Determine the decision for the null hypothesis using two-tailed test at a 0.05 level of significance

Answer to Problem 28CAP

The decision is to reject the null hypothesis.

The point-biserial correlation coefficient between recycle and attitude of Eco friendly is significant.

Explanation of Solution

Calculation:

The given information is that, the correlation coefficient value is –0.893 and degrees of freedom is 10.

Test statistic:

The coefficient of determination for the point-serial correlation and the effect size of the two-independent-sample t test are similar and hence for significance test of point-biserial correlation, t test is used.

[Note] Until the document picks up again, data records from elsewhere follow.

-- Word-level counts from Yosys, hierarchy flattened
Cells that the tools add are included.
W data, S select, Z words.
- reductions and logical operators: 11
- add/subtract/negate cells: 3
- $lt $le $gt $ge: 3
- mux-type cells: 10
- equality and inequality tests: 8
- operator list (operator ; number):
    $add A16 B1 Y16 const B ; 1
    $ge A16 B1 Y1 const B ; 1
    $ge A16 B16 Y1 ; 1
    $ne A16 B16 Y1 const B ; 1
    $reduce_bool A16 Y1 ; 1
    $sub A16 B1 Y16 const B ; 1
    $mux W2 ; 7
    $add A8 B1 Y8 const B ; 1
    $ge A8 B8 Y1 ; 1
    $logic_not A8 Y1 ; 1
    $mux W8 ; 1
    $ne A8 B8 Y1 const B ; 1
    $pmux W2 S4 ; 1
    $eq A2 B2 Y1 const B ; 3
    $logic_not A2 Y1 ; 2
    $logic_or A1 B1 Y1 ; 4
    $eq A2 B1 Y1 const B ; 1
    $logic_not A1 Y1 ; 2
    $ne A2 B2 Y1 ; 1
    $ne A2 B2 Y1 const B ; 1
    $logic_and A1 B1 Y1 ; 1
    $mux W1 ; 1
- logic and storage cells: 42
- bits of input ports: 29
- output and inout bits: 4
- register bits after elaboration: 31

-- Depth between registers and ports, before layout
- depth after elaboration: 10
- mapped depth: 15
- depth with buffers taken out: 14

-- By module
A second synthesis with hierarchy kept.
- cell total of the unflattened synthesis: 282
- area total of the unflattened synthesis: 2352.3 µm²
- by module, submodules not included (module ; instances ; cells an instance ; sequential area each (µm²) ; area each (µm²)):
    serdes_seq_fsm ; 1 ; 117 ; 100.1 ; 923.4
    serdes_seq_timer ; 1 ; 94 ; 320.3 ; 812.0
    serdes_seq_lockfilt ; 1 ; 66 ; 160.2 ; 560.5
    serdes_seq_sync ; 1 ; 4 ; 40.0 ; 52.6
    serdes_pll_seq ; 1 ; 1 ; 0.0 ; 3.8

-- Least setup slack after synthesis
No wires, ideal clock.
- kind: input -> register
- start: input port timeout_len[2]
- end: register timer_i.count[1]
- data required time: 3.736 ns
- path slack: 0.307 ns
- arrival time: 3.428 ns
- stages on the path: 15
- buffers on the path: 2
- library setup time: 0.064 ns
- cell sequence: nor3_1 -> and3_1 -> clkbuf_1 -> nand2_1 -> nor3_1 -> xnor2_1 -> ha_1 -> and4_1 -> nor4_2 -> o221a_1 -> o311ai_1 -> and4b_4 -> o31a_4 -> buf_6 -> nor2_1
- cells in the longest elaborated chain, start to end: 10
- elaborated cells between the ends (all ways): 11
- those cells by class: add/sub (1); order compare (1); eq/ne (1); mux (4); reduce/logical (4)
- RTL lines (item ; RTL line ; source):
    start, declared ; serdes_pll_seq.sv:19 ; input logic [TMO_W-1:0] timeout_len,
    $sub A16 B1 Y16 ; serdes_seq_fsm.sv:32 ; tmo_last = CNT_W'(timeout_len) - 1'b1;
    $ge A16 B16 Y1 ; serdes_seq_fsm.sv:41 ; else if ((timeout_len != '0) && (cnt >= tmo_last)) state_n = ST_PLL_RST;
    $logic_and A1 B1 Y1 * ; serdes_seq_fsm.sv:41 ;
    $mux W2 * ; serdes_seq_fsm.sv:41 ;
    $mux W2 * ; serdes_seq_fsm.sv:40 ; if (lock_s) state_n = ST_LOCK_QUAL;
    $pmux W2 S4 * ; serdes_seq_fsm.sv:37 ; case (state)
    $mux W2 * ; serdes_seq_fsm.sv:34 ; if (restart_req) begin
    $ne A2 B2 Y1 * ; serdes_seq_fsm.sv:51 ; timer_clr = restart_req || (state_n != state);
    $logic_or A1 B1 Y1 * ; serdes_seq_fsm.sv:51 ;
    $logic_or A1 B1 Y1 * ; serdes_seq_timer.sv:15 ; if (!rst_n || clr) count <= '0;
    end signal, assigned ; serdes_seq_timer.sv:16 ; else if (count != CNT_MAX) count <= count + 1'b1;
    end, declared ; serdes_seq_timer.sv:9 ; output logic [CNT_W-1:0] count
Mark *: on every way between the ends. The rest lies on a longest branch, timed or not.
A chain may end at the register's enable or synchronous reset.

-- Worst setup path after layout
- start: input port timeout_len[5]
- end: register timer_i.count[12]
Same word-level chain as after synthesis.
$ cat src/rtl/cmd_frm_store.sv
module cmd_frm_store #(
    parameter int unsigned WORD_W = 32,
    parameter int unsigned SLOTS  = 8,
    parameter int unsigned IDX_W  = 4
) (
    input  logic                    clk,
    input  logic                    rst,
    input  logic                    wr_en,
    input  logic [IDX_W-1:0]        wr_idx,
    input  logic [WORD_W-1:0]       wr_data,
    output logic [SLOTS*WORD_W-1:0] slots
);
    typedef struct packed {
        logic [SLOTS-1:0][WORD_W-1:0] word;
    } store_t;

    store_t st_d, st_q;
    logic [SLOTS-1:0] hit;

    for (genvar s = 0; s < SLOTS; s++) begin : g_slot
        assign hit[s] = wr_en && (wr_idx == IDX_W'(s));
    end

    always_comb begin
        st_d = st_q;
        for (int s = 0; s < SLOTS; s++) begin
            if (hit[s]) st_d.word[s] = wr_data;
        end
    end

    always_ff @(posedge clk) begin
        if (rst) st_q <= '0;
        else     st_q <= st_d;
    end

    assign slots = st_q.word;
endmodule
### src/rtl/ar_pkg.sv
// Package: shared types and helpers for the fault auto-restart timer.
// Assumes spans are at least 2 strobes long.
package ar_pkg;

    typedef enum logic {
        AR_RUN = 1'b0,
        AR_OFF = 1'b1
    } ar_state_e;

    // Larger of two spans, used to size the shared counter.
    function automatic int span_max(input int a, input int b);
        return (a > b) ? a : b;
    endfunction

endpackage

### src/rtl/ar_uv_qualify.sv
// Module: ar_uv_qualify
// Combines the line under-voltage flag with the sense-fitted flag.
// Assumes both inputs are already synchronous logic levels.
module ar_uv_qualify (
    input  logic line_uv,
    input  logic sense_present,
    output logic uv_eff
);

    // Under-voltage only counts when line sensing is fitted.
    always_comb begin
        uv_eff = line_uv & sense_present;
    end

endmodule

### src/rtl/ar_span_counter.sv
// Module: ar_span_counter
// Shared strobe counter used both for the fault window and the off period.
// Assumes clr and inc are never both required; clr wins if they are.
module ar_span_counter #(
    parameter int CNT_W = 8
) (
    input  logic             clk,
    input  logic             rst_n,
    input  logic             clr,
    input  logic             inc,
    output logic [CNT_W-1:0] cnt
);

    // Count register: clear, increment or hold.
    always_ff @(posedge clk) begin
        if (!rst_n) begin
            cnt <= '0;
        end else if (clr) begin
            cnt <= '0;
        end else if (inc) begin
            cnt <= cnt + 1'b1;
        end
    end

endmodule

### src/rtl/ar_sequencer.sv
// Module: ar_sequencer
// Enabled-window / off-period state machine with power-up gating.
// Assumes cyc_tick is a single-clock strobe and cnt comes from ar_span_counter.
module ar_sequencer
    import ar_pkg::*;
#(
    parameter int ON_SPAN  = 4160,
    parameter int OFF_SPAN = 16640,
    parameter int CNT_W    = 15
) (
    input  logic             clk,
    input  logic             rst_n,
    input  logic             cyc_tick,
    input  logic             en_line,
    input  logic             uv_eff,
    input  logic [CNT_W-1:0] cnt,
    output logic             cnt_clr,
    output logic             cnt_inc,
    output ar_state_e        state,
    output logic             permit,
    output logic             enter_p,
    output logic             exit_p
);

    localparam logic [CNT_W-1:0] WIN_LAST = CNT_W'(ON_SPAN - 1);
    localparam logic [CNT_W-1:0] OFF_LAST = CNT_W'(OFF_SPAN - 1);

    ar_state_e state_nxt;
    logic      launched;
    logic      go_off;
    logic      go_on;

    // Permit: enabled window, and either already launched or line healthy.
    always_comb begin
        permit = (state == AR_RUN) && (launched || !uv_eff);
    end

    // Next-state and counter command decode, evaluated on strobes only.
    always_comb begin
        state_nxt = state;
        cnt_clr   = 1'b0;
        cnt_inc   = 1'b0;
        go_off    = 1'b0;
        go_on     = 1'b0;
        if (cyc_tick) begin
            case (state)
                AR_RUN: begin
                    if (!permit) begin
                        cnt_inc = 1'b0;
                    end else if (!en_line) begin
                        cnt_clr = 1'b1;
                    end else if (cnt == WIN_LAST) begin
                        cnt_clr   = 1'b1;
                        state_nxt = AR_OFF;
                        go_off    = 1'b1;
                    end else begin
                        cnt_inc = 1'b1;
                    end
                end
                AR_OFF: begin
                    if (uv_eff) begin
                        cnt_inc = 1'b0;
                    end else if (cnt == OFF_LAST) begin
                        cnt_clr   = 1'b1;
                        state_nxt = AR_RUN;
                        go_on     = 1'b1;
                    end else begin
                        cnt_inc = 1'b1;
                    end
                end
                default: begin
                    state_nxt = AR_RUN;
                    cnt_clr   = 1'b1;
                end
            endcase
        end
    end

    // State register and transition markers.
    always_ff @(posedge clk) begin
        if (!rst_n) begin
            state   <= AR_RUN;
            enter_p <= 1'b0;
            exit_p  <= 1'b0;
        end else begin
            state   <= state_nxt;
            enter_p <= go_off;
            exit_p  <= go_on;
        end
    end

    // Launch flag: set by the first permitted strobe after reset.
    always_ff @(posedge clk) begin
        if (!rst_n) begin
            launched <= 1'b0;
        end else if ((cyc_tick && permit) || go_on) begin
            launched <= 1'b1;
        end
    end

endmodule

The formula for converting the r to a t statistic is,

$t^2=\frac{r^2}{\left(\frac{\left(1-r^2\right)}{df}\right)}$

In the formula, r denotes the correlation coefficient and df is the degrees of freedom for correlation coefficient.

Degrees of freedom:

The formula is. $df=n-2$

In formula, n denotes the sample size.

Decision rules:

• If the positive test statistic value is greater than the critical value, then reject the null hypothesis and test is significant, or else retains the null hypothesis.
• If the negative test statistic value is less than negative critical value, then reject the null hypothesis and test is significant, or else retains the null hypothesis.

The correlation between recycle and attitude of Eco friendly is to be tested. Let $\rho$ denote the correlation coefficient between recycle and attitude of Eco friendly.

Null hypothesis:

$H_0:\rho =0$

That is, the point-biserialcorrelation coefficient between recycle and attitude of Eco friendly is not significant.

Alternative hypothesis:

$H_1:\rho \ne 0$

That is, the point-biserial correlation coefficient between recycle and attitude of Eco friendly is significant.

Degrees of freedom:

A sample of 12 participants is taken. The degrees of freedom are,

$\begin{array}{c}df=n-2\\ =12-2\\ =10\end{array}$

Test statistic:

Substitute, $r=0.893$ and $df=10$ in test statistic formula

$\begin{array}{c}{t}^2=\frac{{\left(0.893\right)}^2}{\left(\frac{1-{\left(0.893\right)}^2}{10}\right)}\\ =\frac{0.7974}{\left(\frac{1-0.7974}{10}\right)}\\ =\frac{0.7974}{0.0202}\\ =39.4752\end{array}$

The value of t is,

$\begin{array}{c}t=\sqrt{39.4752}\\ =6.283\end{array}$

Critical value:

The given significance level is $\alpha =0.05$.

The test is two tailed, the degrees of freedom are 10, and the alpha level is 0.05.

From the Appendix C: Table C.2 the t Distribution:

• Locate the value 10 in the degrees of freedom (df) column.
• Locate the 0.05 in the proportion in two tails combined row.
• The intersecting value that corresponds to the 10 with level of significance 0.05 is 2.228.

Thus, the critical value for $df=10$ with two-tailed test is $\pm 2.228$.

Conclusion:

The value of test statistic is 6.283.

The critical value is 2.228.

The test statistic value is greater than the critical value.

The test statistic value falls under critical region.

Hence the null hypothesis is rejected and test is significant.

The point-biserial correlation coefficient between recycle and attitude of Eco friendly is significant.